2 minute read
How real-time can increase uptime data
Today in automation, predictive and preventive maintenance are constantly in the conversation. While the ideas may be clear, the implementation and advantages are not. Is this a fad that will fizzle out soon?
By Gerry Paci, Marketing Manager — Material Handling, Pepperl+Fuchs
FFor many years in the material handling industry, warehouse operators have strived to achieve minimal downtime and optimal operation. There are countless ideas and aspects for attaining this milestone within the warehouse.
In this era of intralogistics, the requisite for automation has become apparent. While some automate more than others, the necessity has proven clear. Managing automated equipment and potential downtime is crucial to production and intralogistics.
When a machine is down, the alarm will sound, reminding those on the floor that time and money are paramount. It is one thing to fix the issue quickly so that the process can continue, but understanding when this type of issue or downtime could occur again is the real prize. Moving from reactive to proactive maintenance in the warehouse can be the di erence between a streamlined process and a chaotic event within intralogistics.

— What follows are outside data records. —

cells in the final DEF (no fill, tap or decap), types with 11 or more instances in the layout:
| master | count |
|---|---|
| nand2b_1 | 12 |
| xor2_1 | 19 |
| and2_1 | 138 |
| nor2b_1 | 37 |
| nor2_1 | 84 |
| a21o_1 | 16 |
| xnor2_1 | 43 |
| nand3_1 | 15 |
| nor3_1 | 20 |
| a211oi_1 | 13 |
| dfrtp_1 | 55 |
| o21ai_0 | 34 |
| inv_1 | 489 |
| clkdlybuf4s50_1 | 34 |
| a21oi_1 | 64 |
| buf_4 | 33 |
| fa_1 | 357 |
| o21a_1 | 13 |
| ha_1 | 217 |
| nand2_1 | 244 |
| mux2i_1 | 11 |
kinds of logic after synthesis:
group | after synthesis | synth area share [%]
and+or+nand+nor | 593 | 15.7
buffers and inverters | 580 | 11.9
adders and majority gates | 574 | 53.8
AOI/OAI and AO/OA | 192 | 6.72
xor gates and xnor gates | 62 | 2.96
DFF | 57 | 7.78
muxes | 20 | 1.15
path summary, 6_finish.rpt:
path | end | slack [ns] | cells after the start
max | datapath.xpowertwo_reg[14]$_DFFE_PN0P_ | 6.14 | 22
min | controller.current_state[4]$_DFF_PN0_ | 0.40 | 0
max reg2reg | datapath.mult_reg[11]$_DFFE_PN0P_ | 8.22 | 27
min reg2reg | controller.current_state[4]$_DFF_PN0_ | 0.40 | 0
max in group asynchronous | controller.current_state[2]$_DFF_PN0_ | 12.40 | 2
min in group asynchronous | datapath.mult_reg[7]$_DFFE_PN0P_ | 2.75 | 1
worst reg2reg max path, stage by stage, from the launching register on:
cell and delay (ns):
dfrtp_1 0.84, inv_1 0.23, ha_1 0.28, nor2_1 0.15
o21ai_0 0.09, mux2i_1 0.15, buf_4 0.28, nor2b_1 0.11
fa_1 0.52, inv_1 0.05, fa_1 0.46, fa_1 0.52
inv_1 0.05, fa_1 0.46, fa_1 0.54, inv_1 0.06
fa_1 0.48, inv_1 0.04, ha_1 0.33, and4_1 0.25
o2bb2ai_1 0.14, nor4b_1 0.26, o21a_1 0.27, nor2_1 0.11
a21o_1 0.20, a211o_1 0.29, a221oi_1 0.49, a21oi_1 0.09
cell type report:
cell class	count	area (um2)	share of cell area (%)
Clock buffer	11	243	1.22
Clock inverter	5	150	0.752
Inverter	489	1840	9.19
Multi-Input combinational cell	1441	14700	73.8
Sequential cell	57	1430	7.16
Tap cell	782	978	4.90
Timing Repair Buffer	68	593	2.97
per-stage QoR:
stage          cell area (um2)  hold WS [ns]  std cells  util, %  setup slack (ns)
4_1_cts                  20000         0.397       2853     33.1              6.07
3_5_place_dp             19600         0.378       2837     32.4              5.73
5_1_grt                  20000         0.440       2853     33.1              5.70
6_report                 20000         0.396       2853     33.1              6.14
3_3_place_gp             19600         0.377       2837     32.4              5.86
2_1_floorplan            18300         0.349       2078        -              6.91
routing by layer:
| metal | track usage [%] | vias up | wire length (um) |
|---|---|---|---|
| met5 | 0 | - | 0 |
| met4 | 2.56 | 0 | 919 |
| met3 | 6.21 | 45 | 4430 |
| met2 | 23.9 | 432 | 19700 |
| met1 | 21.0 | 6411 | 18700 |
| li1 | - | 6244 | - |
===== ./config.mk =====
export PLATFORM = sky130hd
export DESIGN_NAME = serial_communication
export DESIGN_NICKNAME = serial_communication
export VERILOG_FILES = /design/flow/design.v
export SDC_FILE = /design/flow/constraint.sdc
export NUM_CORES = 4
export LEC_CHECK = 1
export CORE_AREA = 10 10 70 70
export DIE_AREA = 0 0 80 80

===== ./constraint.sdc =====
current_design serial_communication

set clk_period 1.1
set clk_io_pct 0.2

create_clock -name clk0 -period $clk_period [get_ports {clk}]

set non_clock_inputs [all_inputs -no_clocks]
set_input_delay [expr $clk_period * $clk_io_pct] -clock clk0 $non_clock_inputs
set_output_delay [expr $clk_period * $clk_io_pct] -clock clk0 [all_outputs]

===== ./design.v =====
module serial_communication(
    input logic clk,
    input logic rst_n,
    input logic serData,
    output logic outValid
);
typedef enum logic [2:0] {
    s0, s1, s2, s3, s4, s5, s6
} state_t;
state_t current_state, next_state;
logic co, enable, load;  
logic [4:0] count;  
always_ff @(posedge clk or negedge rst_n) begin
    if (!rst_n)
        current_state <= s0;
    else
        current_state <= next_state;
end
always_comb begin
    next_state = s0;
    case (current_state)
        s0: next_state = serData ? s0 : s1;
        s1: next_state = serData ? s2 : s1;
        s2: next_state = serData ? s3 : s1;
        s3: next_state = serData ? s0 : s4;
        s4: next_state = serData ? s5 : s1;
        s5: next_state = serData ? s3 : s6;
        s6: next_state = co ? s0 : s6; 
        default: next_state = s0;
    endcase
end
always_ff @(posedge clk or negedge rst_n) begin
    if (!rst_n)
        count <= 5'b00000;
    else if (enable)
        count <= count + 1;
    else if (load)
        count <= 5'b00000;
end
assign co = &count;  
always_comb begin
    enable = 1'b0;
    load = 1'b0;
    outValid = 1'b0;
    case (current_state)
        s0: begin
            load = 1'b0;
            enable = 1'b0;
            outValid = 1'b0;
        end
        s1: begin
            load = 1'b0;
            enable = 1'b0;
            outValid = 1'b0;
        end
        s2: begin
            load = 1'b0;
            enable = 1'b0;
            outValid = 1'b0;
        end
        s3: begin
            load = 1'b0;
            enable = 1'b0;
            outValid = 1'b0;
        end
        s4: begin
            load = 1'b0;
            enable = 1'b0;
            outValid = 1'b0;
        end
        s5: begin
            load = 1'b1; 
            enable = 1'b0; 
            outValid = 1'b0;
        end
        s6: begin
            load = 1'b0;
            enable = 1'b1;
            outValid = 1'b1; 
        end
        default: begin
            load = 1'b0;
            enable = 1'b0;
            outValid = 1'b0;
        end
    endcase
end
endmodule

===== ./run.sh =====
#!/bin/bash
# OpenROAD 26Q1-2900-gdf79404cd8, Yosys 0.63+post, stock flow scripts
make -C /OpenROAD-flow-scripts/flow DESIGN_CONFIG=/design/flow/config.mk WORK_HOME=/design/flow/orfs finish
<file path="design/flow/run.sh">
#!/bin/bash
# OpenROAD 26Q1-2900-gdf79404cd8, Yosys 0.63+post, stock flow scripts
make -C /OpenROAD-flow-scripts/flow DESIGN_CONFIG=/design/flow/config.mk WORK_HOME=/design/flow/orfs finish
</file>
<file path="design/flow/config.mk">
export PLATFORM = sky130hd
export DESIGN_NAME = average_calculator
export DESIGN_NICKNAME = average_calculator
export VERILOG_FILES = /design/flow/design.v
export SDC_FILE = /design/flow/constraint.sdc
export NUM_CORES = 4
export LEC_CHECK = 1
export CORE_AREA = 10 10 101 101
export DIE_AREA = 0 0 111 111
</file>
<file path="design/flow/constraint.sdc">
current_design average_calculator

set clk_period 6.8
set clk_io_pct 0.2

create_clock -name clk0 -period $clk_period [get_ports {clk}]

set non_clock_inputs [all_inputs -no_clocks]
set_input_delay [expr $clk_period * $clk_io_pct] -clock clk0 $non_clock_inputs
set_output_delay [expr $clk_period * $clk_io_pct] -clock clk0 [all_outputs]
</file>
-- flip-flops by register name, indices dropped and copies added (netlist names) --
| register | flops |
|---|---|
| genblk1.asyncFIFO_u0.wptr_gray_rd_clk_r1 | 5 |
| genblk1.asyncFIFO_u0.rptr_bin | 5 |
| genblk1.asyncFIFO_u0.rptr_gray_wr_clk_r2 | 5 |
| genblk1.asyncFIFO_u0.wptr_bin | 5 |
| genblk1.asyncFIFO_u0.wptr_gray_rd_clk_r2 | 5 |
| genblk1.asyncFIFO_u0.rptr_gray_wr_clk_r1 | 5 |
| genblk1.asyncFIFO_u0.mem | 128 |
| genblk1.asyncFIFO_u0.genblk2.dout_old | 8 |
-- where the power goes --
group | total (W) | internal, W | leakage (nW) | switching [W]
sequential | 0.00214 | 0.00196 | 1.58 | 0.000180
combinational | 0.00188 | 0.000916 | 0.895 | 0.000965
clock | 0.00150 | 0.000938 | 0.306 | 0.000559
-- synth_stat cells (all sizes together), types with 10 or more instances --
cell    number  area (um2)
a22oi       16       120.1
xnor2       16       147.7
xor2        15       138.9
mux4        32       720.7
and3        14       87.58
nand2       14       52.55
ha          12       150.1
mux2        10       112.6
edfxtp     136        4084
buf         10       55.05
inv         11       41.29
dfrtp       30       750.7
==> design.v <==
`default_nettype none
module myFIFO
#(
  parameter [0 : 0] IS_ASYNC    = 0,  
  parameter         DIN_WIDTH   = 8,  
  parameter         DOUT_WIDTH  = 8,  
  parameter         WADDR_WIDTH = 4,  
  parameter RAM_STYLE = "distributed",  
  parameter [0 : 0] FWFT_EN     = 1,  
  parameter [0 : 0] MSB_FIFO    = 1   
)(
  input  wire [DIN_WIDTH-1:0] din,
  input  wire                 wr_en,
  output wire                 full,
  output wire                 almost_full,
  input  wire                 wr_clk,
  input  wire                 wr_rst,
  output wire [DOUT_WIDTH-1:0] dout,
  input  wire                  rd_en,
  output wire                  empty,
  output wire                  almost_empty,
  input  wire                  rd_clk,
  input  wire                  rd_rst
);
generate
if (IS_ASYNC == 1) begin
  asyncFIFO_diffWidth #(
    .DIN_WIDTH   (DIN_WIDTH  ),
    .DOUT_WIDTH  (DOUT_WIDTH ),
    .WADDR_WIDTH (WADDR_WIDTH),
    .RAM_STYLE   (RAM_STYLE  ),
    .FWFT_EN     (FWFT_EN    ),
    .MSB_FIFO    (MSB_FIFO   )
  ) asyncFIFO_diffWidth_u0 (
    .din          (din         ),
    .wr_en        (wr_en       ),
    .full         (full        ),
    .almost_full  (almost_full ),
    .wr_clk       (wr_clk      ),
    .wr_rst       (wr_rst      ),
    .dout         (dout        ),
    .rd_en        (rd_en       ),
    .empty        (empty       ),
    .almost_empty (almost_empty),
    .rd_clk       (rd_clk      ),
    .rd_rst       (rd_rst      )
  );
end
else begin
  syncFIFO_diffWidth #(
    .DIN_WIDTH   (DIN_WIDTH  ),
    .DOUT_WIDTH  (DOUT_WIDTH ),
    .WADDR_WIDTH (WADDR_WIDTH),
    .RAM_STYLE   (RAM_STYLE  ),
    .FWFT_EN     (FWFT_EN    ),
    .MSB_FIFO    (MSB_FIFO   )
  ) syncFIFO_diffWidth_u0 (
    .din          (din         ),
    .wr_en        (wr_en       ),
    .full         (full        ),
    .almost_full  (almost_full ),
    .dout         (dout        ),
    .rd_en        (rd_en       ),
    .empty        (empty       ),
    .almost_empty (almost_empty),
    .clk          (wr_clk      ),
    .rst          (wr_rst      )
  );
end
endgenerate
endmodule
`resetall
`default_nettype none
module syncFIFO
#(
  parameter DATA_WIDTH = 8,  
  parameter ADDR_WIDTH = 4,  
  parameter RAM_STYLE = "distributed",  
  parameter [0:0] FWFT_EN = 1  
)(
  input  wire [DATA_WIDTH-1:0] din,
  input  wire                  wr_en,
  output reg                   full,
  output reg                   almost_full,
  output wire [DATA_WIDTH-1:0] dout,
  input  wire                  rd_en,
  output reg                   empty,
  output reg                   almost_empty,
  input  wire                  clk,
  input  wire                  rst
);
reg  [ADDR_WIDTH:0] rptr;
always @(posedge clk or posedge rst) begin
  if (rst)
    rptr <= 0;
  else if (rd_en & ~empty)
    rptr <= rptr + 1'b1;
end
reg  [ADDR_WIDTH:0] wptr;
always @(posedge clk or posedge rst) begin
  if (rst)
    wptr <= 0;
  else if (wr_en & ~full)
    wptr <= wptr + 1'b1;
end
wire [ADDR_WIDTH-1:0] raddr = rptr[ADDR_WIDTH-1:0];
wire [ADDR_WIDTH-1:0] waddr = wptr[ADDR_WIDTH-1:0];
wire [ADDR_WIDTH:0] rptr_p1 = rptr + 1'b1;
wire [ADDR_WIDTH:0] wptr_p1 = wptr + 1'b1;
always @(*) begin
  if (rst)
    empty <= 1'b1;
  else if (rptr == wptr)
    empty <= 1'b1;
  else
    empty <= 1'b0;
end
always @(*) begin
  if (rst)
    almost_empty <= 1'b1;
  else if (rptr_p1 == wptr || empty)
    almost_empty <= 1'b1;
  else
    almost_empty <= 1'b0;
end
always @(*) begin
  if (rst)
    full  <= 1'b1;
  else if ((wptr[ADDR_WIDTH] != rptr[ADDR_WIDTH])
          && (wptr[ADDR_WIDTH-1:0] == rptr[ADDR_WIDTH-1:0])
          )
    full  <= 1'b1;
  else
    full  <= 1'b0;
end
always @(*) begin
  if (rst)
    almost_full <= 1'b1;
  else if (((wptr_p1[ADDR_WIDTH] != rptr[ADDR_WIDTH])
            && (wptr_p1[ADDR_WIDTH-1:0] == rptr[ADDR_WIDTH-1:0])
            )
          || full
          )
    almost_full <= 1'b1;
  else
    almost_full <= 1'b0;
end
localparam DEPTH = 1 << ADDR_WIDTH;  
(* ram_style = RAM_STYLE *) reg [DATA_WIDTH-1:0] mem [0:DEPTH-1];
always @(posedge clk) begin
  if (wr_en && ~full)
    mem[waddr] <= din;
end
generate
  if (FWFT_EN == 1) begin
    reg [DATA_WIDTH-1:0] dout_old;
    always @(posedge clk) begin
      if (rd_en && ~empty)
        dout_old <= mem[raddr];  
    end
    reg [DATA_WIDTH-1:0] dout_r;
    always @(*) begin
      if (~empty)
        dout_r <= mem[raddr];
      else
        dout_r <= dout_old;
    end
    assign dout = dout_r;
  end
  else begin
    reg [DATA_WIDTH-1:0] dout_r;
    always @(posedge clk) begin
      if (rd_en && ~empty)
        dout_r <= mem[raddr];
    end
    assign dout = dout_r;
  end
endgenerate
endmodule
`resetall
`default_nettype none
module syncFIFO_diffWidth
#(
  parameter DIN_WIDTH = 8,  
  parameter DOUT_WIDTH = 8,  
  parameter WADDR_WIDTH = 4,  
  parameter RAM_STYLE = "distributed",  
  parameter [0:0] FWFT_EN = 1,  
  parameter [0:0] MSB_FIFO = 1  
)(
  input  wire [DIN_WIDTH-1:0] din,
  input  wire                 wr_en,
  output wire                 full,
  output wire                 almost_full,
  output wire [DOUT_WIDTH-1:0] dout,
  input  wire                  rd_en,
  output wire                  empty,
  output wire                  almost_empty,
  input  wire                  clk,
  input  wire                  rst
);
wire [DIN_WIDTH-1:0] wdata;
wire wdata_rd_en;
wire wdata_empty;
wire [DOUT_WIDTH-1:0] rdata;
wire rdata_wr_en;
wire rdata_full;
generate
  if (DOUT_WIDTH > DIN_WIDTH) begin
    wire wdata_almost_full;
    syncFIFO # (
      .DATA_WIDTH (DIN_WIDTH),
      .ADDR_WIDTH (1        ),
      .RAM_STYLE  (RAM_STYLE),
      .FWFT_EN    (1        )
    ) syncFIFO_u0 (
      .din          (din        ),
      .wr_en        (wr_en      ),
      .full         (full       ),
      .almost_full  (wdata_almost_full),
      .dout         (wdata      ),
      .rd_en        (wdata_rd_en),
      .empty        (wdata_empty),
      .almost_empty (           ),
      .clk          (clk        ),
      .rst          (rst        )
    );
    assign almost_full = (wdata_almost_full && rdata_full) || full;
    localparam RADDR_WIDTH = $clog2(2**WADDR_WIDTH * DIN_WIDTH / DOUT_WIDTH);
    syncFIFO # (
      .DATA_WIDTH (DOUT_WIDTH ),
      .ADDR_WIDTH (RADDR_WIDTH),
      .RAM_STYLE  (RAM_STYLE  ),
      .FWFT_EN    (FWFT_EN    )
    ) syncFIFO_u1 (
      .din          (rdata       ),
      .wr_en        (rdata_wr_en ),
      .full         (rdata_full  ),
      .almost_full  (            ),
      .dout         (dout        ),
      .rd_en        (rd_en       ),
      .empty        (empty       ),
      .almost_empty (almost_empty),
      .clk          (clk         ),
      .rst          (rst         )
    );
    assign wdata_rd_en = ~rdata_full && ~wdata_empty;
    reg [DOUT_WIDTH-1:0] rdata_r;
    if (MSB_FIFO == 1) begin
      always @(posedge clk or posedge rst) begin
        if (rst)
          rdata_r <= 'd0;
        else if (wdata_rd_en)
          rdata_r <= {rdata_r[DOUT_WIDTH-DIN_WIDTH-1:0], wdata};  
        else
          rdata_r <= rdata_r;
      end
      assign rdata = {rdata_r[DOUT_WIDTH-DIN_WIDTH-1:0], wdata};  
    end
    else begin
      always @(posedge clk or posedge rst) begin
        if (rst)
          rdata_r <= 'd0;
        else if (wdata_rd_en)
          rdata_r <= {wdata, rdata_r[DOUT_WIDTH-1 : DIN_WIDTH]};  
        else
          rdata_r <= rdata_r;
      end
      assign rdata = {wdata, rdata_r[DOUT_WIDTH-1 : DIN_WIDTH]};  
    end
    localparam WDATA_RD_EN_CNT_MAX = DOUT_WIDTH / DIN_WIDTH - 1;
    reg [$clog2(WDATA_RD_EN_CNT_MAX+1)-1 : 0] wdata_rd_en_cnt;
    always @(posedge clk or posedge rst) begin
      if (rst)
        wdata_rd_en_cnt <= 'd0;
      else if (wdata_rd_en)
        wdata_rd_en_cnt <= wdata_rd_en_cnt + 1'b1;
      else
        wdata_rd_en_cnt <= wdata_rd_en_cnt;
    end
    assign rdata_wr_en = wdata_rd_en && wdata_rd_en_cnt == WDATA_RD_EN_CNT_MAX;
  end
  else if (DOUT_WIDTH == DIN_WIDTH) begin
    syncFIFO # (
      .DATA_WIDTH (DIN_WIDTH  ),
      .ADDR_WIDTH (WADDR_WIDTH),
      .RAM_STYLE  (RAM_STYLE  ),
      .FWFT_EN    (FWFT_EN    )
    ) syncFIFO_u0 (
      .din          (din         ),
      .wr_en        (wr_en       ),
      .full         (full        ),
      .almost_full  (almost_full ),
      .dout         (dout        ),
      .rd_en        (rd_en       ),
      .empty        (empty       ),
      .almost_empty (almost_empty),
      .clk          (clk         ),
      .rst          (rst         )
    );
  end
  else begin
    syncFIFO # (
      .DATA_WIDTH (DIN_WIDTH  ),
      .ADDR_WIDTH (WADDR_WIDTH),
      .RAM_STYLE  (RAM_STYLE  ),
      .FWFT_EN    (1          )
    ) syncFIFO_u0 (
      .din          (din        ),
      .wr_en        (wr_en      ),
      .full         (full       ),
      .almost_full  (almost_full),
      .dout         (wdata      ),
      .rd_en        (wdata_rd_en),
      .empty        (wdata_empty),
      .almost_empty (           ),
      .clk          (clk        ),
      .rst          (rst        )
    );
    wire rdata_almost_empty;
    syncFIFO # (
      .DATA_WIDTH (DOUT_WIDTH),
      .ADDR_WIDTH (1         ),
      .RAM_STYLE  (RAM_STYLE ),
      .FWFT_EN    (FWFT_EN   )
    ) syncFIFO_u1 (
      .din          (rdata             ),
      .wr_en        (rdata_wr_en       ),
      .full         (rdata_full        ),
      .almost_full  (                  ),
      .dout         (dout              ),
      .rd_en        (rd_en             ),
      .empty        (empty             ),
      .almost_empty (rdata_almost_empty),
      .clk          (clk               ),
      .rst          (rst               )
    );
    assign almost_empty = (wdata_empty && rdata_almost_empty) || empty;
    localparam RDATA_WR_EN_CNT_MAX = DIN_WIDTH/ DOUT_WIDTH - 1;
    reg [$clog2(RDATA_WR_EN_CNT_MAX+1)-1 : 0] rdata_wr_en_cnt;
    always @(posedge clk or posedge rst) begin
      if (rst)
        rdata_wr_en_cnt <= 'd0;
      else if (rdata_wr_en)
        rdata_wr_en_cnt <= rdata_wr_en_cnt + 1'b1;
      else
        rdata_wr_en_cnt <= rdata_wr_en_cnt;
    end
    if (MSB_FIFO == 1) begin
      wire [DIN_WIDTH-1:0] wdata_r = wdata << (rdata_wr_en_cnt * DOUT_WIDTH);
      assign rdata = wdata_r[DIN_WIDTH-1 : DIN_WIDTH-DOUT_WIDTH];
    end
    else begin
      wire [DIN_WIDTH-1:0] wdata_r = wdata >> (rdata_wr_en_cnt * DOUT_WIDTH);
      assign rdata = wdata_r[DOUT_WIDTH-1 : 0];
    end
    assign rdata_wr_en = ~rdata_full && ~wdata_empty;
    assign wdata_rd_en = rdata_wr_en && rdata_wr_en_cnt == RDATA_WR_EN_CNT_MAX;
  end
endgenerate
endmodule
`resetall
$ cat flow/design.v
module Key (
    input clk,     
    input rst_n,   
    input key_in,  
    output reg key_out  
);
reg [19:0] counter;  
reg key_in_reg;  
always @(posedge clk or negedge rst_n) begin
    if (!rst_n) begin
        counter <= 0;
        key_out <= 0;
        key_in_reg <= 0;
    end else begin
        key_in_reg <= key_in;  
        if (key_in_reg != key_in) begin
            counter <= 0;  
        end else if (counter == 1000000) begin   
            key_out <= key_in; 
        end else begin
            counter <= counter + 1;  
        end
    end
end
endmodule
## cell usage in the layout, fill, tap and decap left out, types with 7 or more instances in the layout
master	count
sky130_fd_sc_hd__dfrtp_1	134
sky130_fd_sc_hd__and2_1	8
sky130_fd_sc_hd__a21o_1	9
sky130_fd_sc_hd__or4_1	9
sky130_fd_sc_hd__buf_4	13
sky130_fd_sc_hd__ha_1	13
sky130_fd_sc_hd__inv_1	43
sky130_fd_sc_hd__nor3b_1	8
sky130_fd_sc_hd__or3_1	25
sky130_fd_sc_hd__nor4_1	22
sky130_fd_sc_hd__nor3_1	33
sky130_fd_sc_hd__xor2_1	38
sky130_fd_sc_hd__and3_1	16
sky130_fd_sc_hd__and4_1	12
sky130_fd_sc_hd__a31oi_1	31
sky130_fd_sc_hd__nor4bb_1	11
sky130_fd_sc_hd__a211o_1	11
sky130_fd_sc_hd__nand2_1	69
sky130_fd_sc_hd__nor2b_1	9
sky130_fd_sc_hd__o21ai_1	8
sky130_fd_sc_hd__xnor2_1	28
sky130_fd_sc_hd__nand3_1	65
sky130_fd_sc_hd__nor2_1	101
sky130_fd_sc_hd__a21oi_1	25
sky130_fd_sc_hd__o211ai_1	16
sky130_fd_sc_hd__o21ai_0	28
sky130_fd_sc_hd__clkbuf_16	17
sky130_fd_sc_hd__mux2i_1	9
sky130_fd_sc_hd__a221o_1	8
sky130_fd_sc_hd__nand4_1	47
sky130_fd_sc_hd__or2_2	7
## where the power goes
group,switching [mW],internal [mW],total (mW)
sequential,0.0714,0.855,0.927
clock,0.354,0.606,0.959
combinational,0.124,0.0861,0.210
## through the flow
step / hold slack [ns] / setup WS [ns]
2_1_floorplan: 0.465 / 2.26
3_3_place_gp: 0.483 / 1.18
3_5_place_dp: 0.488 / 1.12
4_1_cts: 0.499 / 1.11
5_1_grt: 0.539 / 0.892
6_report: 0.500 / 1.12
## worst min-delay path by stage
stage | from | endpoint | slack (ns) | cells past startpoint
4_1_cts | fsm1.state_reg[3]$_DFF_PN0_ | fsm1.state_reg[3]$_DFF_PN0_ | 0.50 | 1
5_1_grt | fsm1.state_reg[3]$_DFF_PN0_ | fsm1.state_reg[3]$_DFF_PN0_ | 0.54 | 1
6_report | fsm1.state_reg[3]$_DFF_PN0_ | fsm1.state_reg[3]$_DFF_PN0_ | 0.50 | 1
==> flow/run.sh <==
#!/bin/bash
# OpenROAD 26Q1-2900-gdf79404cd8, Yosys 0.63+post, stock flow scripts
make -C /OpenROAD-flow-scripts/flow DESIGN_CONFIG=/design/flow/config.mk WORK_HOME=/design/flow/orfs finish
==> flow/config.mk <==
export PLATFORM = sky130hd
export DESIGN_NAME = Subtrator
export DESIGN_NICKNAME = Subtrator
export VERILOG_FILES = /design/flow/design.v
export SDC_FILE = /design/flow/constraint.sdc
export NUM_CORES = 4
export LEC_CHECK = 1
export CORE_AREA = 10 10 70 70
export DIE_AREA = 0 0 80 80
==> flow/constraint.sdc <==
current_design Subtrator

set clk_period 2.5
set clk_io_pct 0.2

create_clock -name clk0 -period $clk_period

set non_clock_inputs [all_inputs -no_clocks]
set_input_delay [expr $clk_period * $clk_io_pct] -clock clk0 $non_clock_inputs
set_output_delay [expr $clk_period * $clk_io_pct] -clock clk0 [all_outputs]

The industry has learned over the years that regularly scheduling maintenance helps minimize problems with automation. A planned approach involving inspecting and repairing equipment to prevent failures has proved successful. Based on history, the warehouse maintenance team may understand that a motor controlling the conveyor needs to be inspected once per quarter for potential loosening due to vibration. This tactic helps extend the equipment’s lifespan and identify and address problems before they cause downtime. Nonetheless, if the maintenance team had access to the motor’s vibration velocity and temperature over time, they could predict when a failure could occur, streamlining their maintenance process.
This information and data have become widely available from the software and sensor technology intertwined with the automation process. From a simple photoelectric sensor that detects whether an AS/RS shuttle has entered the proper level of the rack to a 2D LiDAR system looking down over a conveyor to understand the flow of parcels over time, real-time data is constantly surging into a PLC, IPC, or data collection tool within the warehouse. How this real-time data is used is one of the most interesting portions of the process.
As with any newer process or idea in a long-standing industry, challenges and speculation will arise. The transition from preventive to predictive maintenance is not free of these challenges. Where the data comes from, how to process it, and how much upfront implementation time it takes are all common questions during development.
In many cases, some of these questions can be answered using the data from the sensors already living in the warehouse. For example, it is becoming more difficult to walk into a warehouse without seeing the major use of automation, which requires sensors. To implement preventive maintenance, the data from an IO-Link capable sensor can be used as an analytical tool to understand when the machine could fail.
Vibration sensor data extends automation equipment’s lifespan and helps maintenance teams identify and address problems before they cause downtime.